PI principal investigator or isoelectric point, depending on the context PM point mutation promer one of the mummer packages. It compares genomic sequence based on amino acid information. PROSITE - PROSITE is a database of protein families and domains. It consists of biologically significant sites, patterns and profiles that help to reliably identify to which known protein family (if any) a new sequence belongs. psearch the system at TIGR that runs and monitors parallel jobs. Parallel jobs are a number of individual, but related, processes that are run on one or more of a system's nodes. A node in this case is a computer attached to TIGR s network. Random a stage in genome sequencing where the pieces of genomic DNA are being sequenced from the libraries. The random sequences will then be assembled together. RBS ribosome binding site Role notes the notes associated with a role category that annotators have put there to help others assign genes to the category when they are working on it. Role id the identification number assigned to TIGR role categories. Scaffold a term used to describe the orientation of genomic assemblies to one another. The program bamboo generates these scaffolds. SGC small genome control SGC_logs the log file generated by the small genome control process. It is created on a nightly basis for genome projects that are in annotation. signalp the program used at TIGR that searches for signal peptides in a protein sequence. Each protein is scored, and based on these scores the annotator can predict whether the protein is secreted or not. This tool is built by CBS, www.cbs.dtu.dk/index.shtml. Small genome database databases that contain the genomic information for bacterial genome sequencing projects. SQL structured query language; the programming language used to navigate and manipulate relational databases. sqsh the program used at TIGR to interact with our relational databases.

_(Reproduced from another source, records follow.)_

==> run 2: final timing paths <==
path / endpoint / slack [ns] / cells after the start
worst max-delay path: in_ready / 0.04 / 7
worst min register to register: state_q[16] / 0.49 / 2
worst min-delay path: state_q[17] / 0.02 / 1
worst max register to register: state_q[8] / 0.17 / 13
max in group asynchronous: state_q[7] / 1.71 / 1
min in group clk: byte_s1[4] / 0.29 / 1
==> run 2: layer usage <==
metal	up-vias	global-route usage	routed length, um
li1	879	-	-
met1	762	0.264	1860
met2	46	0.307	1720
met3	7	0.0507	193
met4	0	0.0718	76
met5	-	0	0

start site the codon that corresponds to the beginning of the coding region of an open reading frame, the three start codons in bacteria are: ATG, GTG, and TTG stop site the codon that corresponds to the end of a gene or open reading frame, the three stop codons in bacteria are: TAA, TAG, TGA Subfamily the HMM isology that describes a type of TIGRFAM HMM. A subfamily HMM describes a specific family of proteins. This type of isology is more specific than the superfamily HMM isology. subrole the identification number that corresponds to roles that are subsets of a TIGR main role category. Superfamily a HMM isology that refers to a type of TIGRFAM HMM. A superfamily HMM describes a large family of related proteins. It is much more general that a subfamily isology HMM. Swiss-prot an external public database of DNA and proteins sequences that is maintained by the Swiss institute of Bioinformatics and the European institute of Bioinformatics. SYBIL the test database here at TIGR or the software package used to view comparative genomic data. TI a type of GO term that is created by a TIGR annotator when there is not a GO term available to describe the gene that is being annotated. This term will be submitted to GO, and given a GO term at a later date. TIGRFAM The library of HMMs that are created and maintained here at TIGR. TMHMM the program used at TIGR to identify transmembrane spanning regions of a protein. This tool is built by CBS, www.cbs.dtu.dk/index.shtml. Turbo annotation the type of annotation where the annotation team only annotates certain TIGR categories, so that a draft manuscript can be written. The genome is then finished when the manuscript has been submitted to a journal. UFMG the unfinished microbial genomes webpage. It contains information concerning all unfinished microbial sequencing projects ongoing at TIGR. It also contains a BLAST page where an outside user may BLAST a sequence against an unfinished genome project. Workflow a production pipeline that is used here at TIGR. It can be used to run processes, scripts, etc.

xmen a general use server for the annotation group as well as other groups throughout TIGR.